Collected data entries
· · · ·
Source: an optimization exercise on an open RTL-to-GDS flow (aim: a short achievable clock period and few clock cycles). Production flows keep margins and buffers that such runs may drop.
Function was checked by simulation only, so behaviour that the tests miss may differ from the original.
No activity file was given, so power comes from the tool's default toggle rates.

==> design/flow/design.v <==
module ssq_chunkenc (
    input  wire        clk,
    input  wire        rst,
    input  wire        in_valid,
    output wire        in_ready,
    input  wire [7:0]  in_data,
    input  wire        in_last,
    output reg         out_valid,
    input  wire        out_ready,
    output reg  [7:0]  out_data,
    output reg         out_last,
    output reg  [15:0] out_sym_len,
    output reg  [2:0]  out_chunk_pad,
    output reg  [15:0] out_total,
    output reg  [15:0] out_conv
);
    localparam ST_RUN   = 2'd0;   
    localparam ST_FLUSH = 2'd1;   
    localparam ST_END   = 2'd2;   
    reg [1:0]  state;
    reg [11:0] bbuf;
    reg [3:0]  bcnt;
    reg        seen_last;
    reg [4:0]  sbits;
    reg [2:0]  scnt;
    reg [7:0]  acc;
    reg [3:0]  acc_cnt;
    reg [15:0] sym_len;
    reg [15:0] total;
    reg [15:0] conv;
    reg [2:0]  chunk_pad;
    function [7:0] norm;
        input [7:0] b;
        begin
            if (b >= 8'd32 && b <= 8'd126)
                norm = b;
            else if (b >= 8'd128)
                norm = 8'd48 + ((b - 8'd128) % 8'd75);
            else if ((b >= 8'd16 && b <= 8'd26) || (b >= 8'd28 && b <= 8'd31))
                norm = b + 8'd64;                   
            else begin
                case (b)                            
                    8'd0:   norm = 8'd48;   
                    8'd1:   norm = 8'd49;   
                    8'd2:   norm = 8'd50;   
                    8'd3:   norm = 8'd51;   
                    8'd4:   norm = 8'd52;   
                    8'd5:   norm = 8'd53;   
                    8'd6:   norm = 8'd54;   
                    8'd7:   norm = 8'd55;   
                    8'd8:   norm = 8'd56;   
                    8'd9:   norm = 8'd57;   
                    8'd10:  norm = 8'd32;   
                    8'd11:  norm = 8'd118;  
                    8'd12:  norm = 8'd102;  
                    8'd13:  norm = 8'd114;  
                    8'd14:  norm = 8'd83;   
                    8'd15:  norm = 8'd73;   
                    8'd27:  norm = 8'd69;   
                    default: norm = 8'd68;  
                endcase
            end
        end
    endfunction
    wire       in_conv = (in_data < 8'd32) || (in_data > 8'd126);
    wire [7:0] in_norm = norm(in_data);
    reg  [4:0] chunk;
    reg  [4:0] tab_bits;
    reg  [2:0] tab_len;
    always @(*) begin
        chunk = bbuf[11:7];
        case (chunk)
            5'b00000: begin tab_bits = 5'b00000; tab_len = 3'd0; end  
            5'b00001: begin tab_bits = 5'b10000; tab_len = 3'd1; end  
            5'b00010: begin tab_bits = 5'b10000; tab_len = 3'd1; end  
            5'b00011: begin tab_bits = 5'b11000; tab_len = 3'd2; end  
            5'b00100: begin tab_bits = 5'b10000; tab_len = 3'd1; end  
            5'b00101: begin tab_bits = 5'b10100; tab_len = 3'd3; end  
            5'b00110: begin tab_bits = 5'b11000; tab_len = 3'd2; end  
            5'b00111: begin tab_bits = 5'b11100; tab_len = 3'd3; end  
            5'b01000: begin tab_bits = 5'b10000; tab_len = 3'd1; end  
            5'b01001: begin tab_bits = 5'b10100; tab_len = 3'd3; end  
            5'b01010: begin tab_bits = 5'b10100; tab_len = 3'd3; end  
            5'b01011: begin tab_bits = 5'b10110; tab_len = 3'd4; end  
            5'b01100: begin tab_bits = 5'b11000; tab_len = 3'd2; end  
            5'b01101: begin tab_bits = 5'b11010; tab_len = 3'd4; end  
            5'b01110: begin tab_bits = 5'b11100; tab_len = 3'd3; end  
            5'b01111: begin tab_bits = 5'b11110; tab_len = 3'd4; end  
            5'b10000: begin tab_bits = 5'b10000; tab_len = 3'd1; end  
            5'b10001: begin tab_bits = 5'b10100; tab_len = 3'd3; end  
            5'b10010: begin tab_bits = 5'b10100; tab_len = 3'd3; end  
            5'b10011: begin tab_bits = 5'b10110; tab_len = 3'd4; end  
            5'b10100: begin tab_bits = 5'b10100; tab_len = 3'd3; end  
            5'b10101: begin tab_bits = 5'b10101; tab_len = 3'd5; end  
            5'b10110: begin tab_bits = 5'b10110; tab_len = 3'd4; end  
            5'b10111: begin tab_bits = 5'b10111; tab_len = 3'd5; end  
            5'b11000: begin tab_bits = 5'b11000; tab_len = 3'd2; end  
            5'b11001: begin tab_bits = 5'b11010; tab_len = 3'd4; end  
            5'b11010: begin tab_bits = 5'b11010; tab_len = 3'd4; end  
            5'b11011: begin tab_bits = 5'b11011; tab_len = 3'd5; end  
            5'b11100: begin tab_bits = 5'b11100; tab_len = 3'd3; end  
            5'b11101: begin tab_bits = 5'b11101; tab_len = 3'd5; end  
            5'b11110: begin tab_bits = 5'b11110; tab_len = 3'd4; end  
            5'b11111: begin tab_bits = 5'b11111; tab_len = 3'd5; end  
            default: begin tab_bits = 5'b00000; tab_len = 3'd0; end
        endcase
    end
    wire out_free   = !out_valid || out_ready;
    wire chunk_full = (bcnt >= 4'd5);
    wire chunk_tail = seen_last && (bcnt != 4'd0) && (bcnt < 4'd5);
    assign in_ready = (state == ST_RUN) && !seen_last && (bcnt <= 4'd4);
    wire in_fire = in_valid && in_ready;
    always @(posedge clk) begin
        if (rst) begin
            state         <= ST_RUN;
            bbuf          <= 12'd0;
            bcnt          <= 4'd0;
            seen_last     <= 1'b0;
            sbits         <= 5'd0;
            scnt          <= 3'd0;
            acc           <= 8'd0;
            acc_cnt       <= 4'd0;
            sym_len       <= 16'd0;
            total         <= 16'd0;
            conv          <= 16'd0;
            chunk_pad     <= 3'd0;
            out_valid     <= 1'b0;
            out_data      <= 8'd0;
            out_last      <= 1'b0;
            out_sym_len   <= 16'd0;
            out_chunk_pad <= 3'd0;
            out_total     <= 16'd0;
            out_conv      <= 16'd0;
        end else begin
            if (out_valid && out_ready)
                out_valid <= 1'b0;
            case (state)
            ST_RUN: begin
                if (in_fire) begin
                    bbuf  <= bbuf | ({in_norm, 4'd0} >> bcnt);
                    bcnt  <= bcnt + 4'd8;
                    total <= total + 16'd1;
                    if (in_conv)
                        conv <= conv + 16'd1;
                    if (in_last)
                        seen_last <= 1'b1;
                end else if (acc_cnt == 4'd8) begin
                    if (out_free) begin
                        out_valid     <= 1'b1;
                        out_data      <= acc;
                        out_last      <= 1'b0;
                        out_sym_len   <= 16'd0;
                        out_chunk_pad <= 3'd0;
                        out_total     <= 16'd0;
                        out_conv      <= 16'd0;
                        acc           <= 8'd0;
                        acc_cnt       <= 4'd0;
                    end
                end else if (scnt != 3'd0) begin
                    acc      <= acc | ({sbits[4], 7'd0} >> acc_cnt);
                    acc_cnt  <= acc_cnt + 4'd1;
                    sbits    <= sbits << 1;
                    scnt     <= scnt - 3'd1;
                    sym_len  <= sym_len + 16'd1;
                end else if (chunk_full || chunk_tail) begin
                    sbits <= tab_bits;
                    scnt  <= tab_len;
                    bbuf  <= bbuf << 5;
                    if (chunk_full) begin
                        bcnt <= bcnt - 4'd5;
                    end else begin
                        bcnt      <= 4'd0;
                        chunk_pad <= 3'd5 - bcnt[2:0];
                    end
                end else if (seen_last) begin
                    state <= ST_FLUSH;
                end
            end
            ST_FLUSH: begin
                if (acc_cnt == 4'd0) begin
                    state <= ST_END;
                end else if (out_free) begin
                    out_valid     <= 1'b1;
                    out_data      <= acc;
                    out_last      <= 1'b0;
                    out_sym_len   <= 16'd0;
                    out_chunk_pad <= 3'd0;
                    out_total     <= 16'd0;
                    out_conv      <= 16'd0;
                    acc           <= 8'd0;
                    acc_cnt       <= 4'd0;
                    state         <= ST_END;
                end
            end
            default: begin  
                if (out_free) begin
                    out_valid     <= 1'b1;
                    out_data      <= 8'd0;
                    out_last      <= 1'b1;
                    out_sym_len   <= sym_len;
                    out_chunk_pad <= chunk_pad;
                    out_total     <= total;
                    out_conv      <= conv;
                    state         <= ST_RUN;
                    bbuf          <= 12'd0;
                    bcnt          <= 4'd0;
                    seen_last     <= 1'b0;
                    sym_len       <= 16'd0;
                    total         <= 16'd0;
                    conv          <= 16'd0;
                    chunk_pad     <= 3'd0;
                end
            end
            endcase
        end
    end
endmodule
==> design/flow/run.sh <==
#!/bin/bash
# synth_recipe.tcl (not shown) runs the flow's synth.tcl, then flattens the netlist and writes it again
# the make line also repeats each setting of config.mk as NAME=value (left out here)
make -C /OpenROAD-flow-scripts/flow DESIGN_CONFIG=/design/flow/config.mk WORK_HOME=/design/flow/orfs CLKGATE_MAP_FILE= SYNTH_SCRIPT=/design/flow/synth_recipe.tcl finish
==> design/flow/config.mk <==
export PLATFORM = sky130hd
export DESIGN_NAME = ssq_chunkenc
export DESIGN_NICKNAME = ssq_chunkenc
export VERILOG_FILES = /design/flow/design.v
export SDC_FILE = /design/flow/constraint.sdc
export NUM_CORES = 4
export LEC_CHECK = 0
export CAP_MARGIN = 20
export CORE_MARGIN = 2
export CORE_UTILIZATION = 40
export SLEW_MARGIN = 20
==> design/flow/constraint.sdc <==
create_clock -name core_clock -period 6.5 [get_ports {clk}]
set_input_delay 1.3000 -clock core_clock [delete_from_list [all_inputs] [get_ports {clk}]]
set_output_delay 1.3000 -clock core_clock [all_outputs]
set_load 0.01 [all_outputs]
==> summary.txt <==
[registers in the layout (all words and copies together), names as in the netlist]
register,count
conv,16
out_conv,16
out_sym_len,16
out_total,16
sym_len,16
total,16
bbuf,12
acc,8
out_data,8
sbits,5
tab_bits,5
acc_cnt,4
bcnt,4
chunk_pad,3
out_chunk_pad,3
scnt,3
tab_len,3
state,2
out_last,1
out_valid,1
seen_last,1
[cell usage in the layout (no fill, tap or decap), drive strengths merged, types with 20 or more instances in the layout]
cell type / netlist / final
a21oi: 80 / 80
a22oi: 56 / 56
buf: 17 / 38
clkdlybuf4s50: 0 / 73
dfxtp: 159 / 159
ha: 29 / 29
inv: 30 / 36
nand2: 66 / 66
nand3: 34 / 34
nor2: 176 / 176
nor3: 20 / 20
o21ai: 42 / 42
xor2: 33 / 33
[worst max-delay path, delay by kind of cell]
kind / cells / cell delay, ns
fa+ha+maj: 4 / 0.81
compound gates: 7 / 1.17
mux: 1 / 0.07
simple gates: 12 / 2.16
buf+inv: 4 / 0.72
xor+xnor: 1 / 0.20
[layout make-up]
class	count	area [um2]	area share (%)
flip-flops and latches	159	3180	31.2
well taps	270	338	3.31
repair buffers	111	1020	9.96
multi-input cells	778	4940	48.4
clock inverters	13	176	1.73
inverters	30	115	1.13
clock buffers	19	433	4.24
[cell families after synthesis]
| family | Yosys count | synth area share, % |
|---|---|---|
| xor gates and xnor gates | 45 | 4.70 |
| adders and majority gates | 29 | 4.32 |
| DFF | 159 | 37.9 |
| AOI/OAI and AO/OA | 273 | 21.9 |
| buffers and inverters | 97 | 4.77 |
| muxes | 20 | 2.77 |
| and+or+nand+nor | 411 | 23.6 |
[path summary, 6_finish.rpt]
kind / end / slack [ns] / start
worst min-delay path: bbuf[0] / 0.45 / bbuf[0]
worst max register to register: conv[13] / 1.54 / bcnt[1]
worst min register to register: bbuf[0] / 0.45 / bbuf[0]
worst max-delay path: tab_len[0] / 0.37 / in_data[7]
[what timing repair did]
action / 4_1_cts / 5_1_grt
endpoints found under the hold margin: 0 / 0
resized for setup: 0 / 1
setup endpoints to repair: 0 / 2
setup buffers: 0 / 0
hold buffers: 0 / 0
[stage by stage]
| stage | utilization (%) | cells | setup WS [ns] |
|---|---|---|---|
| floorplan | - | 1034 | 0.0229 |
| global placement | 47.0 | 1348 | 0.0238 |
| detailed placement | 47.0 | 1348 | -0.0611 |
| CTS | 49.9 | 1380 | 0.338 |
| global route | 49.9 | 1380 | 0.00346 |
| finish | 49.9 | 1380 | 0.367 |
[where the power goes]
group	switching, uW	internal, uW
logic	503	319
clock network	419	614
registers	71.2	1050
total	993	1980
[routing by layer]
metal,share of wire [%],vias up,GRT usage (%)
met3,4.1,30,3.67
met4,2.1,0,7.14
met1,51,3460,27.9
met5,0,-,0
li1,-,3836,-
met2,43,169,28.7
==> impl_metrics.toml <==
[timing]
period_needed_ns = 6.13
clock.fmax_mhz = 163
maxSlewViolCount = 0
hold_ws_ns = 0.453
period_share_pct = 94.4
setup_viol = 0
tns_ns = 0
hold_viol_final = 0
worst_pin_slew_ns = 1.00
rsz0062_at_grt = "no"
slew-limit-headroom_pct = 32.9
fin_skew_ns = 0.00898

[yosys]
ys_seq_area_share_pct = 37.9
netlist-cell-type-count = 83
yosysWarnings = 1
synth_area_per_cell_um2 = 8.12
netlist_instances = 1034
synth-seq-cells = 159
netlist_top_cells_area = "dfxtp_1 (38%), nor2_1 (7.8%), a22oi_1 (5.0%)"
netlist.top_cell.by_area = "dfxtp_1"
ys_async_sr_fraction_pct = 0
synth_ff_type = "dfxtp_1"
yosys.area.top_type_share_pct = 37.9
synth_commonest_cells = "nor2_1 (175), dfxtp_1 (159), a21oi_1 (79)"
yosysMostFrequentCell = "nor2_1"
synthesis.area_um2 = 8390
syn-num-nets = 1076
synth_edf_count = 0

[clock_network]
clock_latency_ns = 0.42
cts.sinks = 159
clockRootBuffer = "clkbuf_16"
tritoncts = "done"
cts_buffers = 17
cts.path.max_buffers = 2
clk_pin_slew_ns = 0.07
htree_levels = 4

[worst_setup_path]
critical_path.max_stage_delay_ns = 0.43
worst_r2r_path_depth = 13
cp_data_arrival_time_ns = 6.44
cp.required_ns = 6.81
end_kind = "flop"
path_common_cell = "inv_1"
criticalPathCategory = "primary input to flop"
critical_path.slowest_cell = "clkdlybuf4s50_1"
crit_path_start_kind = "primary input"
critPathMaxFanout = 7

[power]
p_leak_uw = 0.00371
p_total_uw = 2980
p_per_area_nw_per_um2 = 292
irDropWorstVdd_mv = 0.164

[routing]
avgViaCountPerCell = 5.43
wirelength_mm = 21.1
drt_pre_antenna_iters = 5
num_vias = 7495
wl_per_cell_um = 15.3
ant_nets = 0
drc_errors = 0
drt_first_iter_violations = 406

[floorplan]
die_w_um = 149
ios = 75
start_util_pct = 41.1
core_um2 = 20400
fp.dieH_um = 149
rows = 52
dieArea_um2 = 22200

[grt]
grt_max_degree = 77
grt_pass1_vias = 6926
antenna_found_initial = 0
grt_pass1_wl_mm = 35.2
grt-ovfl-total = 0
grt.total_usage_pct = 19.4

[layout]
area_delta_synth_final_pct = 21.6
n_fill_cell = 1995
fin_area_um2 = 10200
antenna_cells = 0
final_net_count = 1139
drive_gt1_share_pct = 10.6

[min_path]
worstHoldPathType = "flop to flop"
min_delay_path_depth = 2

[run_status]
status = "complete, no violations"

[run]
maxCapViolCount = 0

[placed_design]
place_congestion = 0.922
dpl_cell_area_um2 = 9590
dp_hpwl_mm = 14.4
io_buffer_count = 74
Testbench counts, summed over its fixed seeds: cycles 455,462.

## re-timing with driven ports
How much do the figures lean on ideal ports? The routed layout below was timed once more, with nothing changed but the port constraints.
Step 1: set_driving_cell puts a clkbuf_16 on clk and a buf_2 on each other input, an assumption about the parent block.
Step 2 moves the port delays by t, midway between the first and last clock arrival at a register: inputs arrive t later, outputs are due t later. That takes back most of the time a late clock gives input paths.
Three values: ideal ports, drivers, drivers and shift; two values: the first two.
t, ns: 0.463
setup WS [ns]: 0.367 / 0.390 / -0.073
pins driven straight from the clock port: 1
With both steps, setup timing fails in this run, where it was met with ideal ports. The setup slack of this run moves by +0.023 ns with the drivers and by -0.440 ns with both steps.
· · · ·
## Exercise details
Of the lines above, extract only those from the line with "5'b11001: begin tab_bits" to the line with "total <= total + 16'd1;", both included, exactly as written.

## Exercise result
            5'b11001: begin tab_bits = 5'b11010; tab_len = 3'd4; end  
            5'b11010: begin tab_bits = 5'b11010; tab_len = 3'd4; end  
            5'b11011: begin tab_bits = 5'b11011; tab_len = 3'd5; end  
            5'b11100: begin tab_bits = 5'b11100; tab_len = 3'd3; end  
            5'b11101: begin tab_bits = 5'b11101; tab_len = 3'd5; end  
            5'b11110: begin tab_bits = 5'b11110; tab_len = 3'd4; end  
            5'b11111: begin tab_bits = 5'b11111; tab_len = 3'd5; end  
            default: begin tab_bits = 5'b00000; tab_len = 3'd0; end
        endcase
    end
    wire out_free   = !out_valid || out_ready;
    wire chunk_full = (bcnt >= 4'd5);
    wire chunk_tail = seen_last && (bcnt != 4'd0) && (bcnt < 4'd5);
    assign in_ready = (state == ST_RUN) && !seen_last && (bcnt <= 4'd4);
    wire in_fire = in_valid && in_ready;
    always @(posedge clk) begin
        if (rst) begin
            state         <= ST_RUN;
            bbuf          <= 12'd0;
            bcnt          <= 4'd0;
            seen_last     <= 1'b0;
            sbits         <= 5'd0;
            scnt          <= 3'd0;
            acc           <= 8'd0;
            acc_cnt       <= 4'd0;
            sym_len       <= 16'd0;
            total         <= 16'd0;
            conv          <= 16'd0;
            chunk_pad     <= 3'd0;
            out_valid     <= 1'b0;
            out_data      <= 8'd0;
            out_last      <= 1'b0;
            out_sym_len   <= 16'd0;
            out_chunk_pad <= 3'd0;
            out_total     <= 16'd0;
            out_conv      <= 16'd0;
        end else begin
            if (out_valid && out_ready)
                out_valid <= 1'b0;
            case (state)
            ST_RUN: begin
                if (in_fire) begin
                    bbuf  <= bbuf | ({in_norm, 4'd0} >> bcnt);
                    bcnt  <= bcnt + 4'd8;
                    total <= total + 16'd1;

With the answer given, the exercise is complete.